🔷 Part 6: CRUD Operations in SQL vs NoSQL – A Beginner's Guide
This post will:
✅ Compare how to Create, Read, Update, and Delete data in both systems
✅ Use simple, realistic examples
✅ Help beginners understand key syntax differences
📍 Introduction
In any application or system that works with data, you need to perform four basic operations:
-
Create new data
-
Read existing data
-
Update current data
-
Delete data you no longer need
These are called CRUD operations — and whether you're using SQL or NoSQL, they form the core of working with databases.

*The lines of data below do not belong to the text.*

### src/rtl/uart_tx_sched.sv
// uart_tx_sched: shares one UART transmitter between two frame requesters.
// Frames of 0-3 bytes go out MSB-first and are never interleaved.
// Optional tx_done watchdog and ABORT state: define UART_TX_SCHED_TIMEOUT_EN.
module uart_tx_sched
    import uart_pkg::*;
#(
    parameter int unsigned TO_CYC = 30000
) (
    input  logic                             clk,
    input  logic                             rst,
    input  logic [NUM_TX_REQ-1:0]            frm_vld,
    input  logic [NUM_TX_REQ-1:0][FRM_W-1:0] frm_data,
    input  logic [NUM_TX_REQ-1:0][1:0]       frm_len,
    output logic [NUM_TX_REQ-1:0]            frm_ack,
    output logic [NUM_TX_REQ-1:0]            frm_done,
    output logic                             busy,
    output logic                             trmt,
    output logic [7:0]                       tx_data,
    input  logic                             tx_done,
    output logic                             err
);

    tx_state_e              state_q, state_d;
    logic                   ptr_q, ptr_d;
    logic                   w_q, w_d;
    logic [FRM_W-1:0]       data_q, data_d;
    frm_len_t               rem_q, rem_d;
    logic                   tx_done_q;
    logic                   tx_rise;
    logic [NUM_TX_REQ-1:0]  ack_d;
    logic                   done_set;
    logic                   load_byte;
    logic [NUM_TX_REQ-1:0]  gnt;
    logic                   gnt_idx;

`ifdef UART_TX_SCHED_TIMEOUT_EN
    logic [WD_W-1:0]        wd_q;
    logic                   abort_set;
    logic                   err_q;
`endif

    rr_arb2 u_arb (
        .req     (frm_vld),
        .ptr     (ptr_q),
        .gnt     (gnt),
        .gnt_idx (gnt_idx)
    );

    assign tx_rise = tx_done & ~tx_done_q;

    // State register.
    always_ff @(posedge clk) begin
        if (rst) begin
            state_q <= ST_IDLE;
        end else begin
            state_q <= state_d;
        end
    end

    // Next-state and datapath control. DONE is held until its frm_done pulse is out,
    // so a zero-length frame spends two cycles there.
    always_comb begin
        state_d   = state_q;
        ptr_d     = ptr_q;
        w_d       = w_q;
        data_d    = data_q;
        rem_d     = rem_q;
        ack_d     = '0;
        done_set  = 1'b0;
        load_byte = 1'b0;
`ifdef UART_TX_SCHED_TIMEOUT_EN
        abort_set = 1'b0;
`endif
        case (state_q)
            ST_IDLE: begin
                if (|frm_vld) begin
                    w_d    = gnt_idx;
                    ack_d  = gnt;
                    data_d = frm_data[gnt_idx];
                    rem_d  = frm_len[gnt_idx];
                    if (frm_len[gnt_idx] == 2'd0) begin
                        state_d = ST_DONE;
                    end else begin
                        state_d   = ST_SEND;
                        load_byte = 1'b1;
                    end
                end
            end
            ST_SEND: begin
                state_d = ST_WAIT;
            end
            ST_WAIT: begin
                if (tx_rise) begin
                    rem_d = rem_q - 2'd1;
                    if (rem_q == 2'd1) begin
                        state_d  = ST_DONE;
                        done_set = 1'b1;
                    end else begin
                        state_d   = ST_SEND;
                        load_byte = 1'b1;
                    end
                end
`ifdef UART_TX_SCHED_TIMEOUT_EN
                else if (wd_q == WD_W'(TO_CYC - 1)) begin
                    state_d   = ST_ABORT;
                    done_set  = 1'b1;
                    abort_set = 1'b1;
                end
`endif
            end
            ST_DONE: begin
                if (frm_done == '0) begin
                    done_set = 1'b1;
                end else begin
                    state_d = ST_IDLE;
                    ptr_d   = ~w_q;
                end
            end
`ifdef UART_TX_SCHED_TIMEOUT_EN
            ST_ABORT: begin
                state_d = ST_IDLE;
                ptr_d   = ~w_q;
            end
`endif
            default: begin
                state_d = ST_IDLE;
            end
        endcase
    end

    // Datapath registers and registered outputs.
    always_ff @(posedge clk) begin
        if (rst) begin
            ptr_q     <= 1'b0;
            w_q       <= 1'b0;
            data_q    <= '0;
            rem_q     <= '0;
            tx_done_q <= 1'b0;
            frm_ack   <= '0;
            frm_done  <= '0;
            busy      <= 1'b0;
            trmt      <= 1'b0;
            tx_data   <= 8'h00;
        end else begin
            ptr_q     <= ptr_d;
            w_q       <= w_d;
            data_q    <= data_d;
            rem_q     <= rem_d;
            tx_done_q <= tx_done;
            frm_ack   <= ack_d;
            frm_done  <= done_set ? {w_q, ~w_q} : '0;
            busy      <= (state_d != ST_IDLE);
            trmt      <= (state_d == ST_SEND);
            if (load_byte) begin
                tx_data <= frm_byte(data_d, rem_d);
            end
        end
    end

`ifdef UART_TX_SCHED_TIMEOUT_EN
    // Watchdog counts cycles spent waiting for tx_done; err is sticky until reset.
    always_ff @(posedge clk) begin
        if (rst) begin
            wd_q  <= '0;
            err_q <= 1'b0;
        end else begin
            wd_q  <= (state_q == ST_WAIT) ? wd_q + WD_W'(1) : '0;
            err_q <= err_q | abort_set;
        end
    end

    assign err = err_q;
`else
    logic unused_to;
    assign unused_to = ^(32'(TO_CYC));
    assign err       = 1'b0;
`endif

endmodule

Let’s explore these operations in both SQL (like MySQL/PostgreSQL) and NoSQL (like MongoDB) with clear, side-by-side examples.
🔸 Assumed Data Structure
We’ll use a simple students
table/collection with:
-
StudentID
-
Name
-
Class
-
Marks
(embedded in NoSQL)
📌 1. CREATE – Inserting Data
✅ SQL (MySQL/PostgreSQL)
INSERT INTO Students (StudentID, Name, Class)

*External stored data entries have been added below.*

File: config.mk
export PLATFORM = sky130hd
export DESIGN_NAME = note_player
export DESIGN_NICKNAME = d
export VERILOG_FILES = /design/src/rtl/music_pkg.sv /design/src/rtl/tone_divider.sv /design/src/rtl/note_player.sv
export SDC_FILE = /design/constraint.sdc
export NUM_CORES = 1
export LEC_CHECK = 0
export CAP_MARGIN = 30
export CORE_MARGIN = 2
export CORE_UTILIZATION = 38
export DETAILED_ROUTE_END_ITERATION = 16
export SYNTH_ARGS = -nofsm -noshare
export SYNTH_HDL_FRONTEND = slang
export SYNTH_SLANG_ARGS = --single-unit
File: constraint.sdc
create_clock -name clk -period 6.6 [get_ports clk]
set_clock_uncertainty 0.2 [all_clocks]
set_input_delay 1.98 -clock clk [delete_from_list [all_inputs] [get_ports clk]]
set_output_delay 1.98 -clock clk [all_outputs]
set_load 0.02 [all_outputs]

VALUES (1, 'Aisha', '10A');
✅ NoSQL (MongoDB)
db.students.insertOne({
student_id: 1,
name: "Aisha",
class: "10A",
marks: [
{ subject: "Math", score: 85 }
]
});
📌 2. READ – Retrieving Data
✅ SQL
SELECT * FROM Students WHERE StudentID = 1;
✅ NoSQL
db.students.findOne({ student_id: 1 });
📌 3. UPDATE – Changing Data
✅ SQL
UPDATE Students
SET Class = '10B'
WHERE StudentID = 1;
✅ NoSQL
db.students.updateOne(
{ student_id: 1 },
{ $set: { class: "10B" } }
);
📌 4. DELETE – Removing Data
✅ SQL
DELETE FROM Students
WHERE StudentID = 1;
✅ NoSQL
db.students.deleteOne({ student_id: 1 });
📊 Quick Comparison Table
Operation | SQL Syntax | MongoDB (NoSQL) Syntax |
---|---|---|
Create | INSERT INTO ... VALUES (...) |
insertOne({ ... }) |
Read | SELECT * FROM ... WHERE ... |
findOne({ ... }) |
Update | UPDATE ... SET ... WHERE ... |
updateOne({ ... }, { $set: { ... } }) |
Delete | DELETE FROM ... WHERE ... |
deleteOne({ ... }) |
🧠 Summary
SQL | NoSQL (MongoDB) |
---|---|
Structured (tables/rows) | Flexible (documents/JSON) |
Uses SQL language | Uses JavaScript-like syntax |
Schema-based | Schema-less |
Great for complex queries | Great for rapid, dynamic data |
✅ What’s Next?
In Part 7, we’ll explore Normalization vs Denormalization — how SQL and NoSQL structure data differently for performance and flexibility.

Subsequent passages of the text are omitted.